Neste ano, 18 gestantes que haviam feito o pré-natal morreram em razão de falhas no sistema de saúde, segundo especialistas

ONU apura mortes maternas na Paraíba

CLÁUDIA COLLUCCI
ENVIADA ESPECIAL À PARAÍBA

Uma missão apoiada pela ONU (Organização das Nações Unidas) está apurando a sucessão de mortes maternas ocorridas na Paraíba. Neste ano, 18 mulheres morreram durante a gravidez ou logo após o parto, segundo ONGs e comitês que investigam esse tipo de ocorrência. A Secretaria Estadual da Saúde admite 14 mortes.
Dez dessas mulheres morreram nos últimos dois meses e meio, quase uma por semana. A causa mais freqüente foi hipertensão na gravidez, problema que mais mata, em conjunto, as mães e os bebês no país e que pode ser diagnosticado e controlado durante um pré-natal eficaz.
No Brasil, em cada 100 mil nascidos vivos, 75 mulheres morrem por complicações na gestação ou no parto. A Organização Mundial da Saúde considera aceitável o índice de 20 mortes maternas para cada 100 mil nascidos vivos.

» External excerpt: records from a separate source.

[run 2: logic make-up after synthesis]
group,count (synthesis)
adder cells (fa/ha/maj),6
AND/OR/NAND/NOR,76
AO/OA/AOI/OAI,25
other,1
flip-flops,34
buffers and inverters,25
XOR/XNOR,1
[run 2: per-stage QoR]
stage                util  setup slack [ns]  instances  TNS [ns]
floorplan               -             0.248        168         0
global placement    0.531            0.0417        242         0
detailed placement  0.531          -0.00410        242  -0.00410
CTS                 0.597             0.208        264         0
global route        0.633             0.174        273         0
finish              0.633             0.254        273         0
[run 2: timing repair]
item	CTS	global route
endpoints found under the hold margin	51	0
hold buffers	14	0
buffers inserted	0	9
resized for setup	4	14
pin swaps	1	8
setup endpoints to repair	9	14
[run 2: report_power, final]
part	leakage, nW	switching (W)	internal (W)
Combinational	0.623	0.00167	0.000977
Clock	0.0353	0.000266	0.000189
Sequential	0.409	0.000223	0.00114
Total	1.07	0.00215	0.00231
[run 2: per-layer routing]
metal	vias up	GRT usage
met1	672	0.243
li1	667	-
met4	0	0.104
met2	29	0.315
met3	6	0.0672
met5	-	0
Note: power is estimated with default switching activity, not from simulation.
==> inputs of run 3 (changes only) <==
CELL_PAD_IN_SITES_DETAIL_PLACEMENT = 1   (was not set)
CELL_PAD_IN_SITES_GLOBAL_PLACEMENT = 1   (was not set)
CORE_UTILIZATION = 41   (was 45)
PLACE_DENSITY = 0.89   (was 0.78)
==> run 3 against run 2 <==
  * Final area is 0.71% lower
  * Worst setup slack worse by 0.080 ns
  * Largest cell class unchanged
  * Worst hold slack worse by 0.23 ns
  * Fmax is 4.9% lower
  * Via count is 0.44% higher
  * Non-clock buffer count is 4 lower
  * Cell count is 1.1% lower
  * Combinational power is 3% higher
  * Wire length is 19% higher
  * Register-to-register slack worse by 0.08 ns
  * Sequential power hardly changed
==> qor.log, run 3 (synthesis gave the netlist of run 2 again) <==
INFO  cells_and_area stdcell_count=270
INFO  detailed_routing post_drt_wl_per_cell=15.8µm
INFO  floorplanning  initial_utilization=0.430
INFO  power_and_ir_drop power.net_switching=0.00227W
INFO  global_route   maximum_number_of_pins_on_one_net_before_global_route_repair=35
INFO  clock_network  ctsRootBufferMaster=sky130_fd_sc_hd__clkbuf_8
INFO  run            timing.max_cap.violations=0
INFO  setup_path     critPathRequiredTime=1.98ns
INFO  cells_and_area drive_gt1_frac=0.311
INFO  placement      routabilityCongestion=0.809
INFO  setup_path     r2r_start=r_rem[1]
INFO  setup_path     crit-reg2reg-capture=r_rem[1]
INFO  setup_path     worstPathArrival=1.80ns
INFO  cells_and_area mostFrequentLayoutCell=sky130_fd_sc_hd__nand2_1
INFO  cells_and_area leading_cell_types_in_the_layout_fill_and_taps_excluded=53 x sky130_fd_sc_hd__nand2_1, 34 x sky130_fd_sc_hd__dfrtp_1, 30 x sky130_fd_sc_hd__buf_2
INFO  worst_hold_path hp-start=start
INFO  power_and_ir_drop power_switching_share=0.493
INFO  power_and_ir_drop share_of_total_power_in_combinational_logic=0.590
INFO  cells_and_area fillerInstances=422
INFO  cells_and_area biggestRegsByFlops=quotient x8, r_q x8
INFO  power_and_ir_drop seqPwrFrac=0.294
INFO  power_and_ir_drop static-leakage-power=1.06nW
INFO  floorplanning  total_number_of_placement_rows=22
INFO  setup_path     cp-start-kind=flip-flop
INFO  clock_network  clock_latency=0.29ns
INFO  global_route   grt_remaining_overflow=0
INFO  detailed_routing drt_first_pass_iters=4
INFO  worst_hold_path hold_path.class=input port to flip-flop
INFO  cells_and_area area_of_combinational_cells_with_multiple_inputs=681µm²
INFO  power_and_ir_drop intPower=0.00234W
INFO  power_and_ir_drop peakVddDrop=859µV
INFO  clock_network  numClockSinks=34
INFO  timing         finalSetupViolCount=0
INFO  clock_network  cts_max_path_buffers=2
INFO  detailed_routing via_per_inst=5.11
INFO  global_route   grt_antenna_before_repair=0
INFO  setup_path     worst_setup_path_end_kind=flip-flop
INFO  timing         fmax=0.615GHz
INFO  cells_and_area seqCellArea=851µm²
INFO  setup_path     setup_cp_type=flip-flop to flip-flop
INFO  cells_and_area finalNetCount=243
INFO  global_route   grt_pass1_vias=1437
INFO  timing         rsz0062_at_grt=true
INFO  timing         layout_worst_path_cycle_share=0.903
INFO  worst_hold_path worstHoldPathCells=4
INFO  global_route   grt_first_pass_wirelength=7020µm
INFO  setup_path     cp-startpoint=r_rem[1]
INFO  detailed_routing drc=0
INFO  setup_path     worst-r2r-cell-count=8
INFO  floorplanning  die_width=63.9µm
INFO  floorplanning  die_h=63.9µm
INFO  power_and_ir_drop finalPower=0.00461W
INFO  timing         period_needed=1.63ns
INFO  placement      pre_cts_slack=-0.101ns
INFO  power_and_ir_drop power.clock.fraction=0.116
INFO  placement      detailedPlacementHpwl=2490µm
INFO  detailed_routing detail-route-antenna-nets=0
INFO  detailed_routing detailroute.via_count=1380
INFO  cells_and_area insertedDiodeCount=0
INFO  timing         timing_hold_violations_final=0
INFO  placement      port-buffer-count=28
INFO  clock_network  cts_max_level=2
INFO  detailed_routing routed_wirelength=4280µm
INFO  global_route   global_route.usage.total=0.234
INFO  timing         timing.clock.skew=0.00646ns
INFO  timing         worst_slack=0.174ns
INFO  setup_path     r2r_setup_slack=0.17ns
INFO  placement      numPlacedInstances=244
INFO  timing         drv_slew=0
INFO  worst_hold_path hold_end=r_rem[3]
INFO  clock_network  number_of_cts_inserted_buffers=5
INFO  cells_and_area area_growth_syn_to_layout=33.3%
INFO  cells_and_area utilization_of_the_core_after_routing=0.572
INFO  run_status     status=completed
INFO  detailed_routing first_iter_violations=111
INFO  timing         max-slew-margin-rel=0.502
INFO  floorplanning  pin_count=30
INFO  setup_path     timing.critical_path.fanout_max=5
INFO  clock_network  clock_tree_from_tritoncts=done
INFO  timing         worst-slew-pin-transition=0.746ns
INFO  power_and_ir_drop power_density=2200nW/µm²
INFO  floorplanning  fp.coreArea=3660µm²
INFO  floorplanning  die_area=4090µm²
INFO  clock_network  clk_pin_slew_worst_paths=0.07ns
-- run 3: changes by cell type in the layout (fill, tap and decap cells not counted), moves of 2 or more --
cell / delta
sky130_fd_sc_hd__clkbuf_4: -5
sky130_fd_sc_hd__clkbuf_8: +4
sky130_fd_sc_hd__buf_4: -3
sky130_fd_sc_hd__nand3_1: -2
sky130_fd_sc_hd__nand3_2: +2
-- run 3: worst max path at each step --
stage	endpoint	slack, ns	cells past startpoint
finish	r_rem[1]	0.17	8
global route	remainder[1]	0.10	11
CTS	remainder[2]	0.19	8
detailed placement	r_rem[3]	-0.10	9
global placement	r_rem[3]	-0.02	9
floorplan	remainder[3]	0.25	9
### src/rtl/ball_controller.sv
// Breakout ball motion and life tracking.
// The ball advances once per rising edge of the divider's tick. It bounces
// off the walls and the paddle, deflects on brick hits, and loses a life
// on a miss.
// Ports:
//   clk, rst       system clock, synchronous active-high reset
//   tick           divided-clock level; each rising edge is one update
//   serve          launch from IDLE, restart from OVER
//   paddle_x       paddle left edge
//   brick_hit      one-cycle brick collision pulse
//   ball_x/ball_y  ball top-left corner (registered)
//   lives          remaining lives
//   missed         one-cycle pulse when the ball is lost
//   game_over      high while in OVER
module ball_controller
  import breakout_pkg::*;
#(
  parameter int SCREEN_W  = GEO_SCREEN_W,
  parameter int SCREEN_H  = GEO_SCREEN_H,
  parameter int BALL_SIZE = GEO_BALL_SIZE,
  parameter int PADDLE_W  = GEO_PADDLE_W,
  parameter int PADDLE_Y  = GEO_PADDLE_Y,
  parameter int STEP      = GEO_STEP,
  parameter int LIVES     = GEO_LIVES
) (
  input  logic       clk,
  input  logic       rst,
  input  logic       tick,
  input  logic       serve,
  input  logic [9:0] paddle_x,
  input  logic       brick_hit,
  output logic [9:0] ball_x,
  output logic [9:0] ball_y,
  output logic [1:0] lives,
  output logic       missed,
  output logic       game_over
);

  // All geometry comparisons are done on 11 bits so that sums never wrap.
  localparam logic [10:0] STEP11   = 11'(STEP);
  localparam logic [10:0] BS11     = 11'(BALL_SIZE);
  localparam logic [10:0] PW11     = 11'(PADDLE_W);
  localparam logic [10:0] PY11     = 11'(PADDLE_Y);
  localparam logic [10:0] XMAX11   = 11'(SCREEN_W - BALL_SIZE);
  localparam logic [10:0] YMISS11  = 11'(SCREEN_H - BALL_SIZE);
  localparam logic [9:0]  PARK_OFF = 10'((PADDLE_W - BALL_SIZE) / 2);
  localparam logic [9:0]  PARK_Y   = 10'(PADDLE_Y - BALL_SIZE);
  localparam logic [1:0]  LIVES_INIT = 2'(LIVES);

  state_t state;
  logic   dx_neg, dy_neg, brick_pend;
  logic   upd_p0;

  // ---- stage 0: update strobe from the tick level ----
  rise_detect u_rise (
    .clk   (clk),
    .rst   (rst),
    .in    (tick),
    .pulse (upd_p0)
  );

  // ---- next-position evaluation from the current registers ----
  logic [10:0] x11, y11, px11;
  logic        dy_eff;
  logic        paddle_hit;
  logic [9:0]  x_nxt, y_nxt;
  logic        dx_nxt, dy_nxt, miss_nxt;

  assign x11  = {1'b0, ball_x};
  assign y11  = {1'b0, ball_y};
  assign px11 = {1'b0, paddle_x};

  // A pending brick hit flips vertical direction before the move is
  // evaluated, so the reflection takes effect in this same update.
  assign dy_eff = dy_neg ^ brick_pend;

  assign paddle_hit = (y11 + BS11 <= PY11) &&
                      (y11 + BS11 + STEP11 >= PY11) &&
                      (x11 + BS11 > px11) &&
                      (x11 < px11 + PW11);

  always_comb begin
    x_nxt    = ball_x;
    dx_nxt   = dx_neg;
    y_nxt    = ball_y;
    dy_nxt   = dy_eff;
    miss_nxt = 1'b0;

    if (dx_neg == DIR_NEG) begin
      if (x11 < STEP11) begin
        x_nxt  = '0;
        dx_nxt = DIR_POS;
      end else begin
        x_nxt = 10'(x11 - STEP11);
      end
    end else begin
      if (x11 + STEP11 >= XMAX11) begin
        x_nxt  = 10'(XMAX11);
        dx_nxt = DIR_NEG;
      end else begin
        x_nxt = 10'(x11 + STEP11);
      end
    end

    if (dy_eff == DIR_NEG) begin
      if (y11 < STEP11) begin
        y_nxt  = '0;
        dy_nxt = DIR_POS;
      end else begin
        y_nxt = 10'(y11 - STEP11);
      end
    end else if (paddle_hit) begin
      y_nxt  = PARK_Y;
      dy_nxt = DIR_NEG;
    end else if (y11 + STEP11 >= YMISS11) begin
      miss_nxt = 1'b1;
    end else begin
      y_nxt = 10'(y11 + STEP11);
    end
  end

  // ---- stage 1: registered state and outputs ----
  always_ff @(posedge clk) begin
    if (rst) begin
      state      <= IDLE;
      lives      <= LIVES_INIT;
      missed     <= 1'b0;
      dx_neg     <= DIR_POS;
      dy_neg     <= DIR_NEG;
      brick_pend <= 1'b0;
      ball_x     <= PARK_OFF;
      ball_y     <= PARK_Y;
    end else begin
      missed <= 1'b0;
      case (state)
        IDLE: begin
          ball_x     <= paddle_x + PARK_OFF;
          ball_y     <= PARK_Y;
          brick_pend <= 1'b0;
          if (serve) begin
            state  <= PLAY;
            dx_neg <= DIR_POS;
            dy_neg <= DIR_NEG;
          end
        end
        PLAY: begin
          if (upd_p0) begin
            // A hit arriving with this update is kept for the next one.
            brick_pend <= brick_hit;
            ball_x     <= x_nxt;
            dx_neg     <= dx_nxt;
            dy_neg     <= dy_nxt;
            if (miss_nxt) begin
              missed     <= 1'b1;
              lives      <= lives - 2'd1;
              brick_pend <= 1'b0;
              state      <= (lives == 2'd1) ? OVER : IDLE;
            end else begin
              ball_y <= y_nxt;
            end
          end else if (brick_hit) begin
            brick_pend <= 1'b1;
          end
        end
        OVER: begin
          if (serve) begin
            state <= IDLE;
            lives <= LIVES_INIT;
          end
        end
        default: state <= IDLE;
      endcase
    end
  end

  assign game_over = (state == OVER);

endmodule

No ano de 2002 (último levantamento do Ministério da Saúde), mais de 2.000 mulheres e 38 mil bebês morreram no país por complicações na gravidez, no parto, no pós-parto e em abortos.
No caso das mulheres paraibanas mortas, todas faziam ou tinham feito o pré-natal na rede básica de saúde, com equipes do PSF (Programa Saúde da Família). Mas isso não impediu, por exemplo, que duas delas, de Arara (155 km de João Pessoa), morressem uma semana após os médicos deduzirem, sem pedir exame algum, que o mal-estar que sentiam era provocado por uma "virose".

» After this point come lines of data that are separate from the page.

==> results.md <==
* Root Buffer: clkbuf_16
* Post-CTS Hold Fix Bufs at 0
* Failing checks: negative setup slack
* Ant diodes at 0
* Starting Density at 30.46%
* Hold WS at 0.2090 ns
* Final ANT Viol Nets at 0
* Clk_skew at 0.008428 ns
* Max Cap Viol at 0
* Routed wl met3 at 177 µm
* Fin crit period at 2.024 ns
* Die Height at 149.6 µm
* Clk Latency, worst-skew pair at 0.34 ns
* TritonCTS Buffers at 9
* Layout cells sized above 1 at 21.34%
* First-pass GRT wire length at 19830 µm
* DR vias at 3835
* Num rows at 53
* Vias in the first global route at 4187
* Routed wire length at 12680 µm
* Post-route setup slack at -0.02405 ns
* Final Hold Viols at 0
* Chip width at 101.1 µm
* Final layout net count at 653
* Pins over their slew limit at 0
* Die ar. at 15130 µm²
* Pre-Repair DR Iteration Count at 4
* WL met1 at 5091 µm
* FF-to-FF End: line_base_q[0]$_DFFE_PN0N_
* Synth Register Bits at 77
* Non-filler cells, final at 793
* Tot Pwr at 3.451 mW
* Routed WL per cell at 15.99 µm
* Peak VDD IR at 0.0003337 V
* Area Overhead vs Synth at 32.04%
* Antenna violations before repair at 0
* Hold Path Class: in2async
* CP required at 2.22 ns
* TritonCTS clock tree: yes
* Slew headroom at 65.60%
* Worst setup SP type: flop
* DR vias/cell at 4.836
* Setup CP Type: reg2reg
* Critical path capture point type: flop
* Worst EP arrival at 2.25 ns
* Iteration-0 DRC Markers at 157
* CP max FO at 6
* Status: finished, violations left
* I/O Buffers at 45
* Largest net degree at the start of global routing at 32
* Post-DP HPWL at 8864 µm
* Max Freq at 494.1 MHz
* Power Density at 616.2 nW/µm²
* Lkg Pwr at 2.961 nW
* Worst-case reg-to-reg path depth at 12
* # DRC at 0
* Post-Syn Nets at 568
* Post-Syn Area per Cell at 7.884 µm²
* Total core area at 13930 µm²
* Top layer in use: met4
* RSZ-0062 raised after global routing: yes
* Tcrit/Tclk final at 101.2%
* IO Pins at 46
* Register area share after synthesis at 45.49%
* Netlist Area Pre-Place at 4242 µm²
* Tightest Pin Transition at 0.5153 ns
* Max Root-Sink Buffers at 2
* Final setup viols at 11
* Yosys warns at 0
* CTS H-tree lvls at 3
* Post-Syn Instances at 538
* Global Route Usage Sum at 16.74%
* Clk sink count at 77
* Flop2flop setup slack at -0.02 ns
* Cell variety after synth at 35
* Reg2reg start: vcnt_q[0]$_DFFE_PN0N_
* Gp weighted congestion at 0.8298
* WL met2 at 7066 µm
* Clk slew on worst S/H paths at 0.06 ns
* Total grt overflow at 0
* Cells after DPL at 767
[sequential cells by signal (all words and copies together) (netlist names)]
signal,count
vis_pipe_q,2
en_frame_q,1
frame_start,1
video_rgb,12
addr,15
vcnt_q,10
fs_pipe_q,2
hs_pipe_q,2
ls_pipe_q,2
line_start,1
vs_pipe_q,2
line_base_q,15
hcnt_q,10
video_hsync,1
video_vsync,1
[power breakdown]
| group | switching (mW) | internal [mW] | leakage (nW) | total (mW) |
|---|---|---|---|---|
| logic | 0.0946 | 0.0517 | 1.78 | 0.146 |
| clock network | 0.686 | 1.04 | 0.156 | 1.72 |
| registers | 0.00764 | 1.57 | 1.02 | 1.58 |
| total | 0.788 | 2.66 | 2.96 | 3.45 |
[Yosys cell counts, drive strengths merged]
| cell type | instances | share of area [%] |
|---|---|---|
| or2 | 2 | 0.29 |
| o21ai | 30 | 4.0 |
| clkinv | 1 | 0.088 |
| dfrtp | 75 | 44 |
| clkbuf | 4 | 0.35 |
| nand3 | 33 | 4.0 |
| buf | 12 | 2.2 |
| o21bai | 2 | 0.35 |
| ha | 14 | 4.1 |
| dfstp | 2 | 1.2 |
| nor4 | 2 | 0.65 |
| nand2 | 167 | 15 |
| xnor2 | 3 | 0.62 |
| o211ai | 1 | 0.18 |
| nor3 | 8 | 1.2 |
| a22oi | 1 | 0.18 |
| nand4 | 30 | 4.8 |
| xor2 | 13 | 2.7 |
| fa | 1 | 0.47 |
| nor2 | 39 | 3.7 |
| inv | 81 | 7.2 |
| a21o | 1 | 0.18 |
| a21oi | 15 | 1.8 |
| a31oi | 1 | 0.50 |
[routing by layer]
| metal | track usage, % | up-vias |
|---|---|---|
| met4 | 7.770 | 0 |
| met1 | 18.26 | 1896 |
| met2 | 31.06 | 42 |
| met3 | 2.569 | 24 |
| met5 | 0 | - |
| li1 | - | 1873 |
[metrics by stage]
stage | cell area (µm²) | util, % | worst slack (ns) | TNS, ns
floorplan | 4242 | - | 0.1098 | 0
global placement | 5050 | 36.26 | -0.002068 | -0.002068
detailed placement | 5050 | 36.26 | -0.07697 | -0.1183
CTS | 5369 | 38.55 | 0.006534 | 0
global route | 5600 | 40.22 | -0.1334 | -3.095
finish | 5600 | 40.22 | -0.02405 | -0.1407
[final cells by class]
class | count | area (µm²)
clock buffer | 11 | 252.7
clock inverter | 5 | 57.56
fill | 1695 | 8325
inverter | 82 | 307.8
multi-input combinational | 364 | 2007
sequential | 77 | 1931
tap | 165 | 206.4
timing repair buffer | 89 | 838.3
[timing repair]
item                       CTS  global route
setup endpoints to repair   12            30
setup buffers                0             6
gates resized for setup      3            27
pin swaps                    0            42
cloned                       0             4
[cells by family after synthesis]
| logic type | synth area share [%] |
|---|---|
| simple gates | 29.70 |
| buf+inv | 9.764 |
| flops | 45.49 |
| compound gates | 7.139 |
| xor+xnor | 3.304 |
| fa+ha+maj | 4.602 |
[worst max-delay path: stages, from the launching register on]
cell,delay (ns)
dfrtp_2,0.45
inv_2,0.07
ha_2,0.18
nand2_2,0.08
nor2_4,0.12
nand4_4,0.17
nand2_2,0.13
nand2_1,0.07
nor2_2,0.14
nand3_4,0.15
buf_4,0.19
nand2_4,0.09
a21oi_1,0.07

Também é precário o acesso e o atendimento na rede hospitalar. Diante de casos mais graves, municípios sem hospitais de média e de alta complexidade despacham as grávidas para cidades maiores. Elas perambulam por vários hospitais até conseguir internação.
Segundo a professora Clair Castilhos Coelho, que fará o relatório a ser enviado à ONU, existem falhas em todo o sistema de saúde na Paraíba. "O Programa Saúde da Família tem sido um engodo em relação à saúde da mulher. Há problemas básicos, como não identificar a hipertensão na gravidez. Não há responsabilidade com essas pacientes."
Para ela, o problema não está restrito à Paraíba. "É sistêmico, acontece em todo o país. Há muita subnotificação." Uma das sugestões de Coelho será propor que médicos e gestores sejam responsabilizados, civil e criminalmente, por cada morte em que ocorrer por negligência.
Para Fátima Moraes, coordenadora da saúde da mulher de João Pessoa, um dos focos do problema é o excesso de demanda nos hospitais de alta complexidade, provocado pela vinda de pacientes do interior. "56% da nossa demanda é de fora. Os municípios do interior só fazem comprar ambulância e despachar as mulheres para a capital", diz.
Entre as propostas do município para evitar que novas mortes ocorram estão um plano de capacitação e humanização das redes básica e hospitalar e a abertura de oito leitos de UTI na Maternidade Cândida Vargas, em João Pessoa.
Já o Estado discute a possibilidade de cortar verbas de municípios que não estejam cumprindo o seu papel no atendimento básico. "Eles [os municípios] recebem verba para isso e vêm falhando sistematicamente no pré-natal dessas gestantes", diz Valderez Araújo, coordenadora de promoção da saúde da mulher da Secretaria Estadual da Saúde.
Segundo ela, as mulheres que morreram tiveram uma média de oito consultas de pré-natal, o que não justificaria uma morte por eclampsia, que pode ser evitada com o uso de remédios.